May 13, 2007: Climate Change and Global Warming - Richard Somerville
The conversation addresses specific projections, including a NASA study suggesting eastern U.S. summer temperatures could rise nearly ten degrees Fahrenheit by the 2080s, with cities like Chicago, Washington, and Atlanta potentially averaging between 100 and 110 degrees during dry spells. Somerville discusses the international dimension of the crisis, noting that China is poised to surpass the United States in carbon emissions and opens a new coal-fired power plant every few days.
Art presses Somerville on practical solutions and political obstacles, including the influence of industry-funded skepticism that mirrors tactics once used by the tobacco lobby. They discuss the so-called BRIC nations, the challenge of balancing economic development with environmental responsibility, and why Somerville believes the scientific consensus on human-caused warming is as strong as the link between smoking and lung cancer.
Key Moments
Settled Science and the Fingerprint of Humanity: Somerville, an IPCC coordinating lead author, explains that 30 years of satellite and modeling progress has produced a real consensus: melting glaciers, shrinking sea ice, rising temperatures, and changing precipitation match what scientists had predicted - the human fingerprint on climate is now beyond reasonable doubt.

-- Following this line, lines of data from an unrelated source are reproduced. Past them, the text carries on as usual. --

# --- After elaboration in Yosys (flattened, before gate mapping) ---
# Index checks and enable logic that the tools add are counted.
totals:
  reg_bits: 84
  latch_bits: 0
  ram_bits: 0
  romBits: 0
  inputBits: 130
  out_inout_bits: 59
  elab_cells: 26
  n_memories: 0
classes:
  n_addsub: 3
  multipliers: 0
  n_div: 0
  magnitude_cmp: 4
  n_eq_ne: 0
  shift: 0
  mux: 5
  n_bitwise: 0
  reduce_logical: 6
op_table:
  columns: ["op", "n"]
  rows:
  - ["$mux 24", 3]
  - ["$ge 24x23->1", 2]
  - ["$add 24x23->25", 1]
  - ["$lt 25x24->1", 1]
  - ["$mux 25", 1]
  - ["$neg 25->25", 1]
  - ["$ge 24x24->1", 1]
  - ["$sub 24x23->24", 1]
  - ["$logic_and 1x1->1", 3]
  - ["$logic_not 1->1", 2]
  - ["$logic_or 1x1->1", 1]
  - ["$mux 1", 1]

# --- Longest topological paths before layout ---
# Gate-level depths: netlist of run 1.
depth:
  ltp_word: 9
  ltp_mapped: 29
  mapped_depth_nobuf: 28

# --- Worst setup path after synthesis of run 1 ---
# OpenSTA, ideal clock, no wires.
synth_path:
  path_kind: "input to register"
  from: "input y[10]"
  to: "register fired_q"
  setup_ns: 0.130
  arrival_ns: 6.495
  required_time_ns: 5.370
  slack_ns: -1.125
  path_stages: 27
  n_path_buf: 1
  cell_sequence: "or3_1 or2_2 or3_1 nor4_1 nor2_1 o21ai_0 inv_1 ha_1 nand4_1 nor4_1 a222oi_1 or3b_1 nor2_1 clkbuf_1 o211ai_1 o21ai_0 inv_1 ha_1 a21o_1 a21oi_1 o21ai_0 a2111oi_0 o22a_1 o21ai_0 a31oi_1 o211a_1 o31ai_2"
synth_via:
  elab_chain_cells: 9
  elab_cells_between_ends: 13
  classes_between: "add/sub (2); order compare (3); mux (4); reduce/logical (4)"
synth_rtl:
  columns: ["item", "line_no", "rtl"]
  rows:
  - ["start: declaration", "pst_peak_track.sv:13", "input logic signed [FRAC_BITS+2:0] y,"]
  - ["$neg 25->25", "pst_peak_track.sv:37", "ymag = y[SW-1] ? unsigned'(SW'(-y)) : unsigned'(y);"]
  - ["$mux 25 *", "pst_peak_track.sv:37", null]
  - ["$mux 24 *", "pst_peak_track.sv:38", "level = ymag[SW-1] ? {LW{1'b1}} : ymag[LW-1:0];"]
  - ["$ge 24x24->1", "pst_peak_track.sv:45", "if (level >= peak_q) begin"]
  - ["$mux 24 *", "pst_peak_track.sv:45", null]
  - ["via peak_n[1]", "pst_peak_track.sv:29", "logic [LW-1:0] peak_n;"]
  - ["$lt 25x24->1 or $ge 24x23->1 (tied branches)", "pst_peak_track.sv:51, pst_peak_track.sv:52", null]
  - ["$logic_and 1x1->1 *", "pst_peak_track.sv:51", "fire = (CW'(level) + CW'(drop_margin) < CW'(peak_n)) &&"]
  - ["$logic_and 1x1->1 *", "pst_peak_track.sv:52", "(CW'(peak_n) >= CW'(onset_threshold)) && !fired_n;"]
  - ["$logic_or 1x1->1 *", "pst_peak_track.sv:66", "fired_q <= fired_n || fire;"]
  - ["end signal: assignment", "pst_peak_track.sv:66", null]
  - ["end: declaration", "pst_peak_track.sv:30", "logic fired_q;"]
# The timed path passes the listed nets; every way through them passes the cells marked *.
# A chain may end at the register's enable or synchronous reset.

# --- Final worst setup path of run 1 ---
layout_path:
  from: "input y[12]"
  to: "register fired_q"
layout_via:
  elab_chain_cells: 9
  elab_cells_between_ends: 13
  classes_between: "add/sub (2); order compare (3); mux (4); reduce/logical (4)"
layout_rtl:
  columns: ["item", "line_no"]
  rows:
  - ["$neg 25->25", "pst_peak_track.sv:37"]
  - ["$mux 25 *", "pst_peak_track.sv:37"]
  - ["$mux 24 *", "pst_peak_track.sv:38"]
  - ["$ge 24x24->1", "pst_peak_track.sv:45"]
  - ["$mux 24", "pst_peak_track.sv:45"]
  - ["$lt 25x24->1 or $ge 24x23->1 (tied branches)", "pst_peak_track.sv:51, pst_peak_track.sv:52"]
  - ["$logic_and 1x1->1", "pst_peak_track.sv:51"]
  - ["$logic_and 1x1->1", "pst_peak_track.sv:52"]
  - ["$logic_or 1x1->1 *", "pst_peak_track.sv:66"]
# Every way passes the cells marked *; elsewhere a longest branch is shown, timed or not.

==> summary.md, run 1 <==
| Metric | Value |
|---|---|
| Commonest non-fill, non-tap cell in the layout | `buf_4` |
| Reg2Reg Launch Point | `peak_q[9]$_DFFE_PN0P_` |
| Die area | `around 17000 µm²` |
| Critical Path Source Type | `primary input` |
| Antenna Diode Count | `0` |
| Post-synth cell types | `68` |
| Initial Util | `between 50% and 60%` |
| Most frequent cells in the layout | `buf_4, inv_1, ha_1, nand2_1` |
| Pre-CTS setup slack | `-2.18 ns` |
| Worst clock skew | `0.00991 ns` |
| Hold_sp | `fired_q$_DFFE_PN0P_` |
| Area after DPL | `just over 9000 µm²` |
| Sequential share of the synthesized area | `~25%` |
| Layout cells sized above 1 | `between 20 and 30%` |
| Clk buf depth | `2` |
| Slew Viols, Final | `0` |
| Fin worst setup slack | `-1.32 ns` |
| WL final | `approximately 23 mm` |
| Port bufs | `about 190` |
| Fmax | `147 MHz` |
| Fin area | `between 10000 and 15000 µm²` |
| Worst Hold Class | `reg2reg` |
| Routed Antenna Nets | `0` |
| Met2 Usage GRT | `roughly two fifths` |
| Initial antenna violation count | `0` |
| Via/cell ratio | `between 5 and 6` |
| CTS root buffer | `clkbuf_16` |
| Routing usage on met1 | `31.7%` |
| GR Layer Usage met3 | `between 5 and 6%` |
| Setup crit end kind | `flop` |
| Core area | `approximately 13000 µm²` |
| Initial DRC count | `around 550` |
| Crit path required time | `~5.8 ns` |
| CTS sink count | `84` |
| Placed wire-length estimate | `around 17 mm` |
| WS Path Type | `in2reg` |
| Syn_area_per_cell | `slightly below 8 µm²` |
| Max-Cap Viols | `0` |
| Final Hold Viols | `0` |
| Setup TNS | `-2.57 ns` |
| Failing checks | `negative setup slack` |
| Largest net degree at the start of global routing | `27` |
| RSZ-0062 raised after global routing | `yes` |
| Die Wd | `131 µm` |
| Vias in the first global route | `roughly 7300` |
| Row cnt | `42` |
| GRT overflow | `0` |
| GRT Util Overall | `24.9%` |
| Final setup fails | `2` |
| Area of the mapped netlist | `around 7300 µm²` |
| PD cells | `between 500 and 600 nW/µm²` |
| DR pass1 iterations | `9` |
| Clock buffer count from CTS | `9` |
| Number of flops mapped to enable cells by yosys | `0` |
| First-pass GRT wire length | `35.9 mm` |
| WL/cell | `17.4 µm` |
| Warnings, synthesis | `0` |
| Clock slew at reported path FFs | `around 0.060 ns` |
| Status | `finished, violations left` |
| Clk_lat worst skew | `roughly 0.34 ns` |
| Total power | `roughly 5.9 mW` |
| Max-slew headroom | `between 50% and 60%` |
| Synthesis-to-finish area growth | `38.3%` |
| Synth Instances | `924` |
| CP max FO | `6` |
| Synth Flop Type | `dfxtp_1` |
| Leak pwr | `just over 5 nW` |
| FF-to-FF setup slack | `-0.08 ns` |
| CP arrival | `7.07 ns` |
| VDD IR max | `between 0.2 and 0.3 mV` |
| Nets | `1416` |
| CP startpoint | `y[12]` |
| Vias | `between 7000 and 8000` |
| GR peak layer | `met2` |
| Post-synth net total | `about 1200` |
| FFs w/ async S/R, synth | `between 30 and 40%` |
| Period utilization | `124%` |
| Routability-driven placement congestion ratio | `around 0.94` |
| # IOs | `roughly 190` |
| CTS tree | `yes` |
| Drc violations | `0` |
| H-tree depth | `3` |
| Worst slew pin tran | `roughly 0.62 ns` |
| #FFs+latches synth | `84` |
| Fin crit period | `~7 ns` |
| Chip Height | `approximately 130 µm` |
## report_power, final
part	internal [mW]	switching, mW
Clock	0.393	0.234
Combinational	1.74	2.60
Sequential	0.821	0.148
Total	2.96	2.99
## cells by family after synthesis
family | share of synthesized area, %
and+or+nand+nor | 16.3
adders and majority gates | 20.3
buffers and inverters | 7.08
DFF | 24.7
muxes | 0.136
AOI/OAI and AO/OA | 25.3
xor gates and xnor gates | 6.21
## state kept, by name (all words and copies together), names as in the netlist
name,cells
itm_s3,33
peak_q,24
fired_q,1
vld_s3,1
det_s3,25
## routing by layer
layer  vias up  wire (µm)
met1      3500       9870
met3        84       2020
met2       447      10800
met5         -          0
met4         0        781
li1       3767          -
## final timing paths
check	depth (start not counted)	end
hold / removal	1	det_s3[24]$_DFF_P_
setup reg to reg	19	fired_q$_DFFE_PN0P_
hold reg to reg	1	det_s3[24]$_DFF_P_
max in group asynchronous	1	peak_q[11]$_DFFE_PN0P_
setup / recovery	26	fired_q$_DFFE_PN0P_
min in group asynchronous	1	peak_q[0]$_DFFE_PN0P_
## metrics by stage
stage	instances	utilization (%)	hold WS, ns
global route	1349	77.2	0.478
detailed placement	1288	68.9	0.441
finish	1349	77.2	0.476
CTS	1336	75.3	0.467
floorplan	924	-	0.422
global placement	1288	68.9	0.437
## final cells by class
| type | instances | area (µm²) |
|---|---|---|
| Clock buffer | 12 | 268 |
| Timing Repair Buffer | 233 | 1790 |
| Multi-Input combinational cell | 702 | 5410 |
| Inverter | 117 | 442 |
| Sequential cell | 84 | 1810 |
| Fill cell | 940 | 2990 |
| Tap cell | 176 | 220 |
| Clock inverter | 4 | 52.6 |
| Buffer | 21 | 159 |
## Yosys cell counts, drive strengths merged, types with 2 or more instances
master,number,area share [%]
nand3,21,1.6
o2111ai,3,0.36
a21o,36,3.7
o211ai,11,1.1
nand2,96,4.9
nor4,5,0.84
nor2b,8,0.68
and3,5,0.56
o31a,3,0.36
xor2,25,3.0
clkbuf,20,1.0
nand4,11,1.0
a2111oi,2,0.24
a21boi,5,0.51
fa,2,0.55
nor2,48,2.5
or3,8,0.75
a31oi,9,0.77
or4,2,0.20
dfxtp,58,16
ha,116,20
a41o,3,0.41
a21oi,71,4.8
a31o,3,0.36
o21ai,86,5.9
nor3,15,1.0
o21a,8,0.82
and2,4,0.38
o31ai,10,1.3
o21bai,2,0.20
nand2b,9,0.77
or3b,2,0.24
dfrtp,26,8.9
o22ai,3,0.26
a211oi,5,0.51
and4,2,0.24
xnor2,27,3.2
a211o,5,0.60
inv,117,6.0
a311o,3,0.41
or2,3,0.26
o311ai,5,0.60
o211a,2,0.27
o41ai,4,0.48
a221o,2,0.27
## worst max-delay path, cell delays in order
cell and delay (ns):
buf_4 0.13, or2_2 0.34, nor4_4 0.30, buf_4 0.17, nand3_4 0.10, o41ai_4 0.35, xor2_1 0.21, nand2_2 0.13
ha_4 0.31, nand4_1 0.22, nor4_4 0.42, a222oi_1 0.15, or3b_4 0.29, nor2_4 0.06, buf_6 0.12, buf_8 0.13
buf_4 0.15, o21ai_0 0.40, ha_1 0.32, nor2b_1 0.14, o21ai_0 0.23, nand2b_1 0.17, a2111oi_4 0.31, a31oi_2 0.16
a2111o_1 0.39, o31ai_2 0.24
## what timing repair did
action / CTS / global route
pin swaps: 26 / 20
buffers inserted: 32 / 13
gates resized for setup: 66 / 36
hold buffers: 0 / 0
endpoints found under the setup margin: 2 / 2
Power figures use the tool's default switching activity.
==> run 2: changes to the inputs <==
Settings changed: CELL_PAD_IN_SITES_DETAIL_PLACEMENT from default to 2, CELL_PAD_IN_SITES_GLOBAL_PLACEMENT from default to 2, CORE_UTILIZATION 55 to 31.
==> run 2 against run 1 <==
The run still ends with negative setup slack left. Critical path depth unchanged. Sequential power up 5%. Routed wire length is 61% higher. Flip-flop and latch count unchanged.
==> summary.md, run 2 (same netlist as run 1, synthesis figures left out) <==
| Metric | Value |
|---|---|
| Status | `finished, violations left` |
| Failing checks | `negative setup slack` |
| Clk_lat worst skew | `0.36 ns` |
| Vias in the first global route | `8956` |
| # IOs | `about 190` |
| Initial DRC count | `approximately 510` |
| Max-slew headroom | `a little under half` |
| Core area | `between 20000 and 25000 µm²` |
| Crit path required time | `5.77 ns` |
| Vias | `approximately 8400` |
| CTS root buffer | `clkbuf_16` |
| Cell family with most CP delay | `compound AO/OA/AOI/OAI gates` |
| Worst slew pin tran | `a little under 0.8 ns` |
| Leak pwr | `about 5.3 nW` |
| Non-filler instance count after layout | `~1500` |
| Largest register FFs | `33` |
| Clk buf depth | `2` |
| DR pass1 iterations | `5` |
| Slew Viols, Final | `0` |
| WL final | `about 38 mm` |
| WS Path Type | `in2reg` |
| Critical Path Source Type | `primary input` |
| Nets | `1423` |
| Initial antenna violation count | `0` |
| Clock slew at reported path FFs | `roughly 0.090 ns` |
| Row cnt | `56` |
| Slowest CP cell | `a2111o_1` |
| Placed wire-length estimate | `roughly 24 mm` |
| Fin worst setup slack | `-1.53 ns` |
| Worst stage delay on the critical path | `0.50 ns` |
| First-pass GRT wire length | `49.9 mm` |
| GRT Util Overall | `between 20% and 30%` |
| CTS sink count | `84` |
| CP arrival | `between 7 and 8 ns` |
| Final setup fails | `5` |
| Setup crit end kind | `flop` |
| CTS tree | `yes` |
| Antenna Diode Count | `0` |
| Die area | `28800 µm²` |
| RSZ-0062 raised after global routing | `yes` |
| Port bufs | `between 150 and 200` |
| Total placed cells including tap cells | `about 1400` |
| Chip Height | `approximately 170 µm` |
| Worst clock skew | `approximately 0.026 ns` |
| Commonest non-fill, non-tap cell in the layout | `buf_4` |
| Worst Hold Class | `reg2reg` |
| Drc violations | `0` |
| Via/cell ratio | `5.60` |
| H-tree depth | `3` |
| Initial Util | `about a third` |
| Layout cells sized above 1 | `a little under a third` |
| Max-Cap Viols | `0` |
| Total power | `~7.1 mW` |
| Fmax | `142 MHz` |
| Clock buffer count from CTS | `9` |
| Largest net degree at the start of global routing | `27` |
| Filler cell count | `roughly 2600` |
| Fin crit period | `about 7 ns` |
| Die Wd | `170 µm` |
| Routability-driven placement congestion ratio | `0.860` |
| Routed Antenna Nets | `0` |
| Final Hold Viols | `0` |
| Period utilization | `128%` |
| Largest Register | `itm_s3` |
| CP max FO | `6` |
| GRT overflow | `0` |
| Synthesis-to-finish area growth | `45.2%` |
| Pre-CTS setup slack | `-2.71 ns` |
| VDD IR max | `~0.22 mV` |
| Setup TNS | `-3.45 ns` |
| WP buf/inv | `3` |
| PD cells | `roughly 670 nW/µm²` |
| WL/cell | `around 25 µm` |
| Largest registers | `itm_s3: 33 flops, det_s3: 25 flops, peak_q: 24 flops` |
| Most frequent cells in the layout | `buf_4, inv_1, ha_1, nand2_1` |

Tipping Points and the Light Switch: Somerville responds to a Guardian story on a possible carbon-cycle tipping point. He explains tipping points probabilistically: Greenland could destabilize Tuesday morning or in 500 years. The climate system can behave like a light switch - push, push, push, then flip.
Why Skeptics Are Really Angry: When Art notes the audience's anger at climate science, Somerville argues the resistance isn't really about the science - it's about feared consequences: taxes, fuel mandates, government interference. People in denial because they don't want to believe what the policy implications would be.
Greenland, Ice Quakes, and 20 Feet of Sea Rise: Somerville details the Greenland ice sheet risk: 20 feet of global sea level rise if it fully melted, with monitoring teams now hearing 'ice quakes' as melt water lubricates the bedrock interface and accelerates calving - mechanisms the IPCC tiptoed around because the science wasn't yet settled.
The Arctic Albedo Feedback: Somerville explains why the Arctic is warming fastest: as snow and ice melt, the dark surface beneath absorbs sunlight that the white surface reflected. He compares it to walking barefoot on a black road versus a white sidewalk - a self-amplifying feedback loop.